图3 蛋白质组分不同迭代次数中20匹狼的运行结果和α狼的位置Fig.3 The running results of 20 wolves and the position of α wolf in different iterations of the protein a.10 th,b.30 th,c.60 th,d.100 th,e.300 th
图4 玉米样品蛋白质组分的平均RMSECV随迭代次数的变化Fig.4 Variation of the mean RMSECV with the number of iterations for protein of corn samples
图5 蛋白质组分的RMSECV(a)及运行时间(b) 随狼群数量的变化图Fig.5 Variation plots of RMSECV(a) and runtime(b) with number of wolves for protein
图6 玉米样品波长变量的选择分布Fig.6 Distribution of wavelength variable for corn samples
当灰狼算法的迭代次数达到一定值后,算法整体的结果基本趋于稳定。由于每匹狼的性能有差异,为了进一步考察整体狼群性能,将迭代次数从1变化到500,选取20匹狼的平均RMSECV作为评价标准,得到了玉米样品中蛋白质组分的平均RMSECV随着迭代次数的变化图(如图4)。可以看出,当迭代次数在1~50范围内时,20匹狼的平均RMSECV下降很快。在50~300范围内,20匹狼的平均RMSECV下降趋势较快,并出现较大波动。300次以后,狼群的平均RMSECV不再随着迭代次数变化,说明所有狼匹都聚集在猎物上,即已经寻找到最佳值。因此,迭代次数确定为300。类似可以得到脂肪、水、淀粉的最佳迭代次数分别为350、340、340。
2.2 狼群数量的优化
狼之所以能够战胜体形更大的生物,是因为狼群体协作的结果,因此狼群的数量会影响狼的作战效果。同理,在GWO算法中,狼群数量也会影响GWO算法的性能。为了考察狼群性能与狼群数量的关系,将狼群以间隔为5的数量从5变化到100,以模型预测的RMSECV以及运行时间作为评价模型预测的参数,并得到了RMSECV以及运行时间随着狼群数量的变化图。如图5所示,可以看出RMSECV随灰狼数量的变化波动较大,整体呈下降趋势。当灰狼数量为65时,RMSECV值达到最低,当灰狼数量超过65时,RMSECV值随灰狼数量的增加开始上升。由此可见当灰狼数量为65时可得到满意的结果。同理,可得到玉米样品中其它组分的最佳狼群数量,即脂肪、水、淀粉组分的最佳狼群数分别为100、35、65。
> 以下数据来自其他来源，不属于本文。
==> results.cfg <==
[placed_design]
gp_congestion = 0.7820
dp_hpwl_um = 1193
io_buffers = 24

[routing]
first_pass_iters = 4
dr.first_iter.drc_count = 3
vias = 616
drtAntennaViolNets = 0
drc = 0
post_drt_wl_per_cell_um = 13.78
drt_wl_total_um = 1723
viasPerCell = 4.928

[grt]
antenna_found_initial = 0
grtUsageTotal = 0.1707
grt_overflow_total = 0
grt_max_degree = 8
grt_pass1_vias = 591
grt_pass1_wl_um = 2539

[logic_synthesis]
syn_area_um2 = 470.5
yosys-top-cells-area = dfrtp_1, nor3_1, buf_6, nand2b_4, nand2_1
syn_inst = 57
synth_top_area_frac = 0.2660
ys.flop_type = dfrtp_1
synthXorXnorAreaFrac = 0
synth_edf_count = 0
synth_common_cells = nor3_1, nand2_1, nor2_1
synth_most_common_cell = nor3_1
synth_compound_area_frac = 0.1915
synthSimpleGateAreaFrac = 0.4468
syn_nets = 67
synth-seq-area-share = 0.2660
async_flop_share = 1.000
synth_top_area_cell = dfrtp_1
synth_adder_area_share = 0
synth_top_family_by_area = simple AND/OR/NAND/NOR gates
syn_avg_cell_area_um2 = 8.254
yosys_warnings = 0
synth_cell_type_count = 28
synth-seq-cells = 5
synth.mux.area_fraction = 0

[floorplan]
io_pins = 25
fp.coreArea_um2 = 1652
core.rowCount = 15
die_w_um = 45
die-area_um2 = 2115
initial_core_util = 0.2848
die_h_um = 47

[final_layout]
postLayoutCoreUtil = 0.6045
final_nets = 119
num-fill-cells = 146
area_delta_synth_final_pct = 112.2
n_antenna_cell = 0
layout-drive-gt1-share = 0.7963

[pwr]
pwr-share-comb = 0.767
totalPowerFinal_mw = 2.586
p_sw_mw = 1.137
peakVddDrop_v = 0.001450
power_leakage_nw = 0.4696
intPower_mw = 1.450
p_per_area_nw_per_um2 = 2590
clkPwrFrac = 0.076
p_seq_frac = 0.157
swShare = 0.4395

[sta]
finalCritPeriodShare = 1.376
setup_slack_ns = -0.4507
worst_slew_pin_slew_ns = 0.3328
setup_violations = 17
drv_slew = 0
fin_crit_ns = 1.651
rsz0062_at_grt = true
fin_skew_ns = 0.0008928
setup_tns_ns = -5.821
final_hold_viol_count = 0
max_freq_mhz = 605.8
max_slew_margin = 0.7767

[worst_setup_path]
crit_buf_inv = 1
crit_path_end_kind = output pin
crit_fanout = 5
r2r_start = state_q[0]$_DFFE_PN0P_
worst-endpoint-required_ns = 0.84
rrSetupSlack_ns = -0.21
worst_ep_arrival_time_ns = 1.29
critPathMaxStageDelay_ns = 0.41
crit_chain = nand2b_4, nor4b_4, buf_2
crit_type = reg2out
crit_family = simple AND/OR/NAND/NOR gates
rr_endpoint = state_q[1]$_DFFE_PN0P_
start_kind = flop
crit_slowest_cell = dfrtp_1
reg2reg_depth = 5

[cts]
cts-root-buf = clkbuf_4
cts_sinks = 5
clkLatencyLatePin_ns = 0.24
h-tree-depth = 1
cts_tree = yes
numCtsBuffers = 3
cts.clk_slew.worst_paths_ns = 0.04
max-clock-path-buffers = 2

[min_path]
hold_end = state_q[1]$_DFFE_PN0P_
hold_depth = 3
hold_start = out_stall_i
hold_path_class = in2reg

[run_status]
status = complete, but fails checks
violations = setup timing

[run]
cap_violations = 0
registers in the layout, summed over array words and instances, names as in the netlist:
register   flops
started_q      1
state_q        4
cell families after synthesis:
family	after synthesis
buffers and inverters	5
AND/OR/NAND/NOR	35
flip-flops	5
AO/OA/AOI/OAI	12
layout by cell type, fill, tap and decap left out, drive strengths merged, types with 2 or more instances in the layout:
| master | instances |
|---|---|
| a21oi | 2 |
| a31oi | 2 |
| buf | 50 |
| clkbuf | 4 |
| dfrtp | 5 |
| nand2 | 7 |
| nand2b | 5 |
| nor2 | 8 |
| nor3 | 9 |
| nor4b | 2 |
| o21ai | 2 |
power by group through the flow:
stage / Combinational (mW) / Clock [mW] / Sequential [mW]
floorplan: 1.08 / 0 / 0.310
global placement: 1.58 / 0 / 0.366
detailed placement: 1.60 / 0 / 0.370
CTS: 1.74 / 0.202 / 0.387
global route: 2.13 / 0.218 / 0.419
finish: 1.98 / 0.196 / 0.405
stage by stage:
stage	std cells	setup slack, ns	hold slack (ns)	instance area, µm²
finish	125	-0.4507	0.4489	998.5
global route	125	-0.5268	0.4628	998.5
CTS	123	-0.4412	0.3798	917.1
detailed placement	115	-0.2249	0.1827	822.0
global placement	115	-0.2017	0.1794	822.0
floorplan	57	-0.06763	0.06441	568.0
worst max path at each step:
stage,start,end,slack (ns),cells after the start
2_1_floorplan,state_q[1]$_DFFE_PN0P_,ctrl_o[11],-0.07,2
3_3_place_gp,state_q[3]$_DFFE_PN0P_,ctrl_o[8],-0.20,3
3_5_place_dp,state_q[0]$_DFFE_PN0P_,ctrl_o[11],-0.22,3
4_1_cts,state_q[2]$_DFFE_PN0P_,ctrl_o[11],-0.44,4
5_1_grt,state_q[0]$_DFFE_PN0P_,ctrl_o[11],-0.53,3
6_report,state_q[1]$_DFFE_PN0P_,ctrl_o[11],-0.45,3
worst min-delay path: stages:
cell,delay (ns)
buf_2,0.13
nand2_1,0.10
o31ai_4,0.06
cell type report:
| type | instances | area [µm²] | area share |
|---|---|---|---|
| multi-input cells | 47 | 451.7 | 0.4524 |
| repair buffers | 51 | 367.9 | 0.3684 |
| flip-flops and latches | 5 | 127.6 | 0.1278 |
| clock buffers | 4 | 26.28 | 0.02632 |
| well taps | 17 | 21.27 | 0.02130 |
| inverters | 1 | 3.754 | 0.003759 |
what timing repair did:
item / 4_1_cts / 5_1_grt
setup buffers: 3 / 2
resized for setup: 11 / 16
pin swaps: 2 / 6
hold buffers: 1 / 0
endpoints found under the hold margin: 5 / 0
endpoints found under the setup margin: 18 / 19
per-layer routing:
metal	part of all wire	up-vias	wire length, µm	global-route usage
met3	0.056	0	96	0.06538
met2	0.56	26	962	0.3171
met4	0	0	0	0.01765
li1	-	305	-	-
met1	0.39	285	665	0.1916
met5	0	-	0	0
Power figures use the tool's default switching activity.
File: config.mk
export PLATFORM = sky130hd
export DESIGN_NAME = aabb_wall_collision_resolver
export DESIGN_NICKNAME = d
export VERILOG_FILES = /design/src/awcr_pkg.sv /design/src/awcr_wall_ram.sv /design/src/awcr_step_unit.sv /design/src/aabb_wall_collision_resolver.sv
export SDC_FILE = /design/constraint.sdc
export NUM_CORES = 2
export LEC_CHECK = 0
export ABC_AREA = 1
export BUFFER_PORTS_ARGS = -buffer_cell sky130_fd_sc_hd__buf_2
export CAP_MARGIN = 20
export CORE_MARGIN = 2
export CORE_UTILIZATION = 40
export CTS_CLUSTER_DIAMETER = 30
export DETAILED_ROUTE_END_ITERATION = 7
export PLACE_DENSITY = 0.57
export SYNTH_ARGS = -nofsm -noshare
export SYNTH_HDL_FRONTEND = slang
export SYNTH_SLANG_ARGS = --single-unit
File: constraint.sdc
create_clock -name clk -period 7.15 [get_ports clk]
set_clock_uncertainty 0.15 [all_clocks]
set_input_delay 0.715 -clock clk [delete_from_list [all_inputs] [get_ports clk]]
set_output_delay 0.715 -clock clk [all_outputs]
set_load 0.01 [all_outputs]
## src/rtl/assert_macros.svh

```systemverilog
// ---------------------------------------------------------------------------
// Assertion macros included by the row generator top
// ---------------------------------------------------------------------------
`ifndef ASSERT_MACROS_SVH
`define ASSERT_MACROS_SVH

// same-cycle implication
`define ASSERT_IMPLIES(label, clk, rst, ante, cons) \
   label: assert property (@(posedge clk) disable iff (rst) (ante) |-> (cons)) \
      else $error("assertion failed: ante implies cons");

// next-cycle implication
`define ASSERT_NEXT(label, clk, rst, ante, cons) \
   label: assert property (@(posedge clk) disable iff (rst) (ante) |=> (cons)) \
      else $error("assertion failed: ante implies cons next cycle");

`endif

```

## src/rtl/sgr_pkg.sv

```systemverilog
// ---------------------------------------------------------------------------
// sgr_pkg
// Types, font table and helpers for the scaled glyph row generator.
// ---------------------------------------------------------------------------
`default_nettype none

package sgr_pkg;

   localparam int GLYPH_ROWS = 5;
   localparam int GLYPH_COLS = 3;
   localparam int NUM_GLYPHS = 36;

   localparam logic [7:0] CHAR_DOT    = 8'h2E;
   localparam logic [7:0] CHAR_ZERO   = 8'h30;
   localparam logic [7:0] CHAR_NINE   = 8'h39;
   localparam logic [7:0] CHAR_UP_A   = 8'h41;
   localparam logic [7:0] CHAR_UP_Z   = 8'h5A;
   localparam logic [7:0] CHAR_LO_A   = 8'h61;
   localparam logic [7:0] CHAR_LO_Z   = 8'h7A;
   localparam logic [5:0] LETTER_BASE = 6'd10;

   typedef struct packed {
      logic [7:0] char_code;
      logic [9:0] rect_x;
      logic [9:0] rect_y;
      logic [9:0] rect_w;
      logic [9:0] rect_h;
      logic [7:0] attribute;
   } sgr_req_type;

   typedef struct packed {
      logic signed [11:0] row_y;
      logic signed [11:0] col_x;
      logic [8:0]         cell_mask;
      logic [7:0]         cell_attr;
      logic               last_row;
   } sgr_rsp_type;

   typedef enum logic [1:0] {
      ST_IDLE,
      ST_FILL,
      ST_READ,
      ST_DRAIN
   } sgr_state_type;

   // bit 0 of a row is the leftmost column; digits first, then A..Z
   localparam logic [2:0] FONT_ROM [NUM_GLYPHS][GLYPH_ROWS] = '{
      '{3'd7,3'd5,3'd5,3'd5,3'd7}, '{3'd4,3'd4,3'd4,3'd4,3'd4},
      '{3'd7,3'd4,3'd7,3'd1,3'd7}, '{3'd7,3'd4,3'd7,3'd4,3'd7},
      '{3'd5,3'd5,3'd7,3'd4,3'd4}, '{3'd7,3'd1,3'd7,3'd4,3'd7},
      '{3'd7,3'd1,3'd7,3'd5,3'd7}, '{3'd7,3'd4,3'd4,3'd4,3'd4},
      '{3'd7,3'd5,3'd7,3'd5,3'd7}, '{3'd7,3'd5,3'd7,3'd4,3'd7},
      '{3'd2,3'd5,3'd7,3'd5,3'd5}, '{3'd3,3'd5,3'd3,3'd5,3'd3},
      '{3'd7,3'd1,3'd1,3'd1,3'd7}, '{3'd3,3'd5,3'd5,3'd5,3'd3},
      '{3'd7,3'd1,3'd3,3'd1,3'd7}, '{3'd7,3'd1,3'd3,3'd1,3'd1},
      '{3'd7,3'd1,3'd5,3'd5,3'd7}, '{3'd5,3'd5,3'd7,3'd5,3'd5},
      '{3'd7,3'd2,3'd2,3'd2,3'd7}, '{3'd4,3'd4,3'd4,3'd5,3'd7},
      '{3'd5,3'd5,3'd3,3'd5,3'd5}, '{3'd1,3'd1,3'd1,3'd1,3'd7},
      '{3'd7,3'd7,3'd5,3'd5,3'd5}, '{3'd3,3'd5,3'd5,3'd5,3'd5},
      '{3'd7,3'd5,3'd5,3'd5,3'd7}, '{3'd7,3'd5,3'd7,3'd1,3'd1},
      '{3'd7,3'd5,3'd5,3'd7,3'd4}, '{3'd7,3'd5,3'd3,3'd5,3'd5},
      '{3'd7,3'd1,3'd7,3'd4,3'd7}, '{3'd7,3'd2,3'd2,3'd2,3'd2},
      '{3'd5,3'd5,3'd5,3'd5,3'd7}, '{3'd5,3'd5,3'd5,3'd5,3'd2},
      '{3'd5,3'd5,3'd5,3'd7,3'd7}, '{3'd5,3'd5,3'd2,3'd5,3'd5},
      '{3'd5,3'd5,3'd2,3'd2,3'd2}, '{3'd7,3'd4,3'd2,3'd1,3'd7}
   };

   function automatic logic [2:0] font_row(input logic [5:0] idx, input logic [2:0] row);
      return FONT_ROM[idx][row];
   endfunction

   // stretch each font column to sx cells
   function automatic logic [8:0] expand_row(input logic [2:0] b, input logic [1:0] sx);
      logic [8:0] m;
      case (sx)
         2'd3:    m = {{3{b[2]}}, {3{b[1]}}, {3{b[0]}}};
         2'd2:    m = {3'b000, {2{b[2]}}, {2{b[1]}}, {2{b[0]}}};
         default: m = {6'b000000, b};
      endcase
      return m;
   endfunction

   // d / 2 rounded toward zero
   function automatic logic signed [11:0] half_tz(input logic signed [11:0] d);
      logic signed [11:0] t;
      t = d + $signed({11'd0, d[11]});
      return t >>> 1;
   endfunction

endpackage

`default_nettype wire

```

## src/rtl/sgr_ram.sv

```systemverilog
// ---------------------------------------------------------------------------
// sgr_ram
// Generic single-write, single-read RAM with registered read data.
// ---------------------------------------------------------------------------
`default_nettype none

module sgr_ram #(
   parameter int WIDTH = 9,
   parameter int DEPTH = 5
) (
   input  wire logic                     clock,
   input  wire logic                     wr_en,
   input  wire logic [$clog2(DEPTH)-1:0] wr_addr,
   input  wire logic [WIDTH-1:0]         wr_data,
   input  wire logic                     rd_en,
   input  wire logic [$clog2(DEPTH)-1:0] rd_addr,
   output      logic [WIDTH-1:0]         rd_data
);

   logic [WIDTH-1:0] mem_ff [DEPTH];
   logic [WIDTH-1:0] rd_data_ff;

   always_ff @(posedge clock) begin
      if (wr_en) begin
         mem_ff[wr_addr] <= wr_data;
      end
      if (rd_en) begin
         rd_data_ff <= mem_ff[rd_addr];
      end
   end

   assign rd_data = rd_data_ff;

endmodule

`default_nettype wire

```

## src/rtl/scaled_glyph_row_generator_top.sv

```systemverilog
// ---------------------------------------------------------------------------
// scaled_glyph_row_generator_top
// Draws one character as a list of scaled, centered glyph rows.
// ---------------------------------------------------------------------------
// Usage:
//   Present a character on req_item and pulse start while busy is low; the
//   transfer happens at that edge. Rows come back on rsp_item, one per cycle
//   marked by rsp_strobe, top row first, last_row set on the final one.
//   The receiver cannot stall; every strobed row must be taken as it comes.
// Timing:
//   A letter or digit first writes its 5 horizontally stretched font
//   rows into the row buffer RAM (one write port), then reads one row per
//   cycle for 5 or 10 scaled rows (one read port, registered read data).
//   The first row appears once all font rows are written; busy drops
//   after the last row, and a new character can then start.
//   A period returns its single row the cycle after the transfer and the
//   block is ready again at once. Empty rectangles and unknown codes
//   return nothing and leave the block ready.
// Reset:
//   Synchronous reset returns to idle and drops any row still pending.
// ---------------------------------------------------------------------------
`default_nettype none

module scaled_glyph_row_generator_top
   import sgr_pkg::*;
(
   input  wire logic        clock,
   input  wire logic        reset,
   input  wire logic        start,
   output      logic        busy,
   input  wire sgr_req_type req_item,
   output      logic        rsp_strobe,
   output      sgr_rsp_type rsp_item
);

   `include "assert_macros.svh"

   localparam int RAM_AW = $clog2(GLYPH_ROWS);

   sgr_state_type state_ff, state_in;

   logic [5:0]         gidx_ff,  gidx_in;
   logic [1:0]         sx_ff,    sx_in;
   logic               sy2_ff,   sy2_in;
   logic [3:0]         fh_ff,    fh_in;
   logic signed [11:0] ox_ff,    ox_in;
   logic signed [11:0] oy_ff,    oy_in;
   logic [7:0]         attr_ff,  attr_in;
   logic [3:0]         cnt_ff,   cnt_in;
   logic               out_vld_ff,  out_vld_in;
   logic signed [11:0] out_y_ff,    out_y_in;
   logic               out_last_ff, out_last_in;
   logic               out_dot_ff,  out_dot_in;

   logic accept;
   logic is_empty, is_dot, is_known;
   logic [5:0] acc_gidx;
   logic [1:0] acc_sx;
   logic       acc_sy2;
   logic [3:0] acc_fw, acc_fh;
   logic signed [11:0] acc_ox, acc_oy, dot_x, dot_y;
   logic fill_last, read_last;

   logic              ram_we, ram_re;
   logic [RAM_AW-1:0] ram_waddr, ram_raddr;
   logic [8:0]        ram_wdata, ram_rdata;

   // ---------------- decode of the incoming item ----------------
   assign accept   = start && (state_ff == ST_IDLE);
   assign is_empty = (req_item.rect_w == 10'd0) || (req_item.rect_h == 10'd0);
   assign is_dot   = (req_item.char_code == CHAR_DOT);

   always_comb begin
      is_known = 1'b1;
      acc_gidx = 6'd0;
      if (req_item.char_code >= CHAR_ZERO && req_item.char_code <= CHAR_NINE) begin
         acc_gidx = 6'(req_item.char_code - CHAR_ZERO);
      end else if (req_item.char_code >= CHAR_LO_A && req_item.char_code <= CHAR_LO_Z) begin
         acc_gidx = 6'(req_item.char_code - CHAR_LO_A) + LETTER_BASE;
      end else if (req_item.char_code >= CHAR_UP_A && req_item.char_code <= CHAR_UP_Z) begin
         acc_gidx = 6'(req_item.char_code - CHAR_UP_A) + LETTER_BASE;
      end else begin
         is_known = 1'b0;
      end
   end

   // scale factors: w/5 clamped to 1..3, h/6 clamped to 1..2
   always_comb begin
      if (req_item.rect_w >= 10'd15) begin
         acc_sx = 2'd3;
         acc_fw = 4'd9;
      end else if (req_item.rect_w >= 10'd10) begin
         acc_sx = 2'd2;
         acc_fw = 4'd6;
      end else begin
         acc_sx = 2'd1;
         acc_fw = 4'd3;
      end
      acc_sy2 = (req_item.rect_h >= 10'd12);
      acc_fh  = acc_sy2 ? 4'd10 : 4'd5;
   end

   assign acc_ox = $signed({2'b00, req_item.rect_x}) +
                   half_tz($signed({2'b00, req_item.rect_w}) - $signed({8'd0, acc_fw}));
   assign acc_oy = $signed({2'b00, req_item.rect_y}) +
                   half_tz($signed({2'b00, req_item.rect_h}) - $signed({8'd0, acc_fh}));
   assign dot_x  = $signed({2'b00, req_item.rect_x}) +
                   half_tz($signed({2'b00, req_item.rect_w}) - 12'sd2);
   assign dot_y  = $signed({2'b00, req_item.rect_y}) +
                   $signed({2'b00, req_item.rect_h}) - 12'sd2;

   assign fill_last = (cnt_ff == 4'(GLYPH_ROWS - 1));
   assign read_last = (cnt_ff == fh_ff - 4'd1);

   // ---------------- next state ----------------
   always_comb begin
      state_in = state_ff;
      unique case (state_ff)
         ST_IDLE: begin
            if (accept && !is_empty && !is_dot && is_known) begin
               state_in = ST_FILL;
            end
         end
         ST_FILL: begin
            if (fill_last) begin
               state_in = ST_READ;
            end
         end
         ST_READ: begin
            if (read_last) begin
               state_in = ST_DRAIN;
            end
         end
         ST_DRAIN: state_in = ST_IDLE;
         default:  state_in = ST_IDLE;
      endcase
   end

   // ---------------- state outputs ----------------
   always_comb begin
      busy   = 1'b1;
      ram_we = 1'b0;
      ram_re = 1'b0;
      unique case (state_ff)
         ST_IDLE:  busy   = 1'b0;
         ST_FILL:  ram_we = 1'b1;
         ST_READ:  ram_re = 1'b1;
         ST_DRAIN: busy   = 1'b1;
         default:  busy   = 1'b1;
      endcase
   end

   // write phase and read phase never overlap, so no forwarding is needed
   assign ram_waddr = cnt_ff[RAM_AW-1:0];
   assign ram_wdata = expand_row(font_row(gidx_ff, cnt_ff[RAM_AW-1:0]), sx_ff);
   assign ram_raddr = sy2_ff ? cnt_ff[RAM_AW:1] : cnt_ff[RAM_AW-1:0];

   // ---------------- datapath ----------------
   always_comb begin
      gidx_in     = gidx_ff;
      sx_in       = sx_ff;
      sy2_in      = sy2_ff;
      fh_in       = fh_ff;
      ox_in       = ox_ff;
      oy_in       = oy_ff;
      attr_in     = attr_ff;
      cnt_in      = cnt_ff;
      out_vld_in  = 1'b0;
      out_y_in    = out_y_ff;
      out_last_in = out_last_ff;
      out_dot_in  = out_dot_ff;

      if (accept) begin
         gidx_in = acc_gidx;
         sx_in   = acc_sx;
         sy2_in  = acc_sy2;
         fh_in   = acc_fh;
         ox_in   = is_dot ? dot_x : acc_ox;
         oy_in   = acc_oy;
         attr_in = req_item.attribute;
         cnt_in  = 4'd0;
         if (is_dot && !is_empty) begin
            out_vld_in  = 1'b1;
            out_y_in    = dot_y;
            out_last_in = 1'b1;
            out_dot_in  = 1'b1;
         end
      end

      if (state_ff == ST_FILL) begin
         cnt_in = fill_last ? 4'd0 : cnt_ff + 4'd1;
      end

      if (state_ff == ST_READ) begin
         cnt_in      = cnt_ff + 4'd1;
         out_vld_in  = 1'b1;
         out_y_in    = oy_ff + $signed({8'd0, cnt_ff});
         out_last_in = read_last;
         out_dot_in  = 1'b0;
      end
   end

   always_ff @(posedge clock) begin
      if (reset) begin
         state_ff   <= ST_IDLE;
         out_vld_ff <= 1'b0;
         cnt_ff     <= 4'd0;
      end else begin
         state_ff   <= state_in;
         out_vld_ff <= out_vld_in;
         cnt_ff     <= cnt_in;
      end
      gidx_ff     <= gidx_in;
      sx_ff       <= sx_in;
      sy2_ff      <= sy2_in;
      fh_ff       <= fh_in;
      ox_ff       <= ox_in;
      oy_ff       <= oy_in;
      attr_ff     <= attr_in;
      out_y_ff    <= out_y_in;
      out_last_ff <= out_last_in;
      out_dot_ff  <= out_dot_in;
   end

   sgr_ram #(
      .WIDTH (9),
      .DEPTH (GLYPH_ROWS)
   ) u_row_buf (
      .clock   (clock),
      .wr_en   (ram_we),
      .wr_addr (ram_waddr),
      .wr_data (ram_wdata),
      .rd_en   (ram_re),
      .rd_addr (ram_raddr),
      .rd_data (ram_rdata)
   );

   // ---------------- result port ----------------
   assign rsp_strobe         = out_vld_ff;
   assign rsp_item.row_y     = out_y_ff;
   assign rsp_item.col_x     = ox_ff;
   assign rsp_item.cell_mask = out_dot_ff ? 9'd3 : ram_rdata;
   assign rsp_item.cell_attr = attr_ff;
   assign rsp_item.last_row  = out_last_ff;

   // ---------------- assertions ----------------
   // a period leaves the block idle, so a glyph may follow it at once
   `ASSERT_IMPLIES(a_no_rsp_in_fill, clock, reset, state_ff == ST_FILL, !rsp_strobe)
   `ASSERT_NEXT(a_last_then_ready, clock, reset,
                rsp_strobe && rsp_item.last_row && !out_dot_ff, !busy)
   `ASSERT_IMPLIES(a_read_in_range, clock, reset, ram_re,
                   ram_raddr < RAM_AW'(GLYPH_ROWS))
   `ASSERT_NEXT(a_read_gives_row, clock, reset, state_ff == ST_READ,
                rsp_strobe && !rsp_item.last_row == (state_ff == ST_READ))

endmodule

`default_nettype wire

```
另一方面,从运行时间来看,虽然运行时间随着狼群数量的增加基本呈直线上升,但即使灰狼数量高达100时,运行时间也不超过50 s,说明灰狼算法非常高效。因此,在选择狼群数量时,主要参考RMSECV指标,选取65为最佳狼群数量。
2.3 变量选择结果
图6显示了玉米样品不同组分变量选择的分布图,从上到下依次为蛋白质、水、脂肪、淀粉组分。与未经变量选择的波长相比,蛋白质组分经过变量选择后保留的变量数为19,水组分的变量数为14,脂肪组分的变量数为19,淀粉组分的变量数为34。而未经变量选择则有700个变量数。表明使用灰狼算法优化后,每个组分的变量数明显减少。这是由于变量选择将原本存在于全波谱的与建模无关的变量剔除,保留了可用于建立模型的相关变量。经过变量选择后模型的预测精度有所提高,也大大简化了模型计算量,从而验证了算法的可靠性。
2.4 结果比较
采用GWO算法优选波长变量,通过对灰狼算法的参数进行优化可得玉米样品中蛋白质、脂肪、水、淀粉4个组分的最佳迭代次数分别为300、350、340、340,最佳狼群数量分别为65、100、35、65。与直接进行PLS建模的变量数相比,玉米样品的蛋白质、脂肪、水、淀粉这4个组分保留下来的波长数分别为19、19、14、34。将通过GWO算法进行波长选择保留下的变量数建立的PLS校正模型与全光谱建立的PLS校正模型进行比较。模型性能指标主要有预测均方根误差(RMSEP)和相关系数(R)。RMSEP用于衡量预测值与真实值之间的偏差,R则用于反映变量之间相关关系密切程度的统计指标。RMSEP和R值能反映模型的预测能力。RMSEP值越大,R越小,则模型的预测能力越好。计算结果如表1所示。玉米样品的蛋白质、脂肪、水、淀粉组分在进行波长选择前后RMSEP分别从0.245 8、0.122 4、0.339 8、1.105 8下降到0.147 7、0.080 1、0.176 2、0.739 8,RMSEP分别下降了40%、35%、48%、33%。相应的R值在进行波长选择前后分别从0.876 9、0.748 9、0.665 8、0.593 5提高到0.957 0、0.896 1、0.876 9、0.730 7,R值分别提高了8%、16%、24%、19%。数据显示经过波长选择保留的变量数建模后,RMSEP有很大程度的下降,而R值也有一定程度的提升。由此表明经过变量选择后的建模效果更好,模型的预测能力也得到提高。
表1 玉米数据不同建模方法结果的比较Table 1 Comparison of the results of different modeling methods for corn dataset
3 结 论
本文提出了基于GWO波长选择的算法结合PLS建立的玉米样品近红外光谱模型,探究了全谱校正模型以及优化组合校正模型对预测结果的影响。该方法以1/0组成的向量表示波长点的选择与否,并作为GWO算法的输入,从而选出需要进行建模的最佳变量数,并同时优化灰狼算法的种群数及迭代次数。在最佳的变量数和优化参数下分别对蛋白质、脂肪、水分和淀粉组分进行定量预测。结果表明,使用GWO波长选择后的少量变量建模比全波长的PLS模型有更低的RMSEP值和更高的R值,运行效率也更高。因此,GWO算法有望广泛应用于近红外光谱的变量选择。